Sample size determination is one of the major goals during the planning stage of a clinical trial. Consider a two-sample comparison study with normal outcomes, and let δ and σ2 be the treatment difference and variance, respectively. Under the hypotheses

H0 : δ = 0 versus H1 : δ > 0, (12.1)

the sample size for a trial with the type I error rate α and power 1− β is n = 4σ2(zα + zβ)

2/δ2, (12.2)

where zα is the 100(1 − α)th percentile of the standard normal distribution. However, missing data often arise in clinical trials [14], which may have substantial impact on the statistical power of the trial. In particular, the proportions of missing data could be different for different treatment arms, which

leads to an unbalanced design even if the original trial design is based on 1 : 1 allocation. Generally, missing data can be classified into three missing mechanisms: missing completely at random (MCAR), missing at random (MAR), and missing not at random (MNAR); for a comprehensive coverage on missing data, see Little and Rubin [15]. In contrast to MAR and MNAR, MCAR is the strongest assumption but might not be realistic in practice.

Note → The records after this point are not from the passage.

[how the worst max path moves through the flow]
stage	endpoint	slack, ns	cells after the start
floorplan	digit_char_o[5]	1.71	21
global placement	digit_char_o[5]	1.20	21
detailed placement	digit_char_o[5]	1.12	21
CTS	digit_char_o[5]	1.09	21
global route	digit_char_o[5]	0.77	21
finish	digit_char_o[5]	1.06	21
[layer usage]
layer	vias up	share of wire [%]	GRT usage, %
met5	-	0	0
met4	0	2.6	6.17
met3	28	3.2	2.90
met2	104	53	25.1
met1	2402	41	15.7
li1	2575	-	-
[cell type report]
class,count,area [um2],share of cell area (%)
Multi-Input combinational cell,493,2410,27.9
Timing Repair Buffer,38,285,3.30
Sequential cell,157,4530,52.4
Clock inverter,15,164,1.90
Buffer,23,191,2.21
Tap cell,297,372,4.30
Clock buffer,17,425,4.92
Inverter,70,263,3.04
<file path="config.mk">
export PLATFORM = sky130hd
export DESIGN_NAME = gsd_cordic
export DESIGN_NICKNAME = d
export VERILOG_FILES = /design/src/rtl/gsd_pkg.sv /design/src/rtl/gsd_cordic.sv
export SDC_FILE = /design/constraint.sdc
export NUM_CORES = 2
export LEC_CHECK = 0
export BUFFER_PORTS_ARGS = -buffer_cell sky130_fd_sc_hd__buf_2
export CAP_MARGIN = 30
export CORE_AREA = 4 4 418 626
export DETAILED_ROUTE_END_ITERATION = 6
export DIE_AREA = 0 0 422 630
export GPL_TIMING_DRIVEN = 0
export MAX_ROUTING_LAYER = met4
export PLACE_DENSITY = 0.77
export RECOVER_POWER = 25
export SYNTH_ARGS = -nofsm -noshare
export SYNTH_HDL_FRONTEND = slang
export SYNTH_SLANG_ARGS = --single-unit
</file>
<file path="constraint.sdc">
create_clock -name clk -period 9.8 [get_ports clk]
set_input_delay 0.98 -clock clk [delete_from_list [all_inputs] [get_ports clk]]
set_output_delay 0.98 -clock clk [all_outputs]
set_load 0.02 [all_outputs]
</file>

Valid statistical inference can be performed using the observed data under MCAR and MAR, while the trial design may lose power although the type I error rate is typically maintained. Under MNAR, the missing probability depends on the missing data itself, which makes it more difficult to tackle. No matter which missing data mechanism is encountered in a trial, existing methods for sample size calculation can hardly deal with the missingness and thus cannot maintain desired statistical accuracy and power. In the design stage of a clinical trial, a common practice to account for missing data is to inflate the sample size by 1/(1−pi), where 0 ≤ pi < 1 is the expected missing proportion [6]. Because pi is unknown in practice and such a simple inflation approach completely ignores the missing data patterns, the sample size could be over-or underestimated. For example, a clinical trial to study the effects of second-generation antipsychotic drugs had planned to enroll 254 patients by assuming a 75% follow-up rate. However, the actual follow-up rate turned out to be only 53% [10], and thus a simple inflation using 75% would lead to an inadequate sample size. As another example, Cobo et al. [3] reported a trial that added 102 new patients at an interim stage, but the difference in the missing probabilities of the genotypic and control arms was neglected, such that the sample size was unbalanced between the two arms.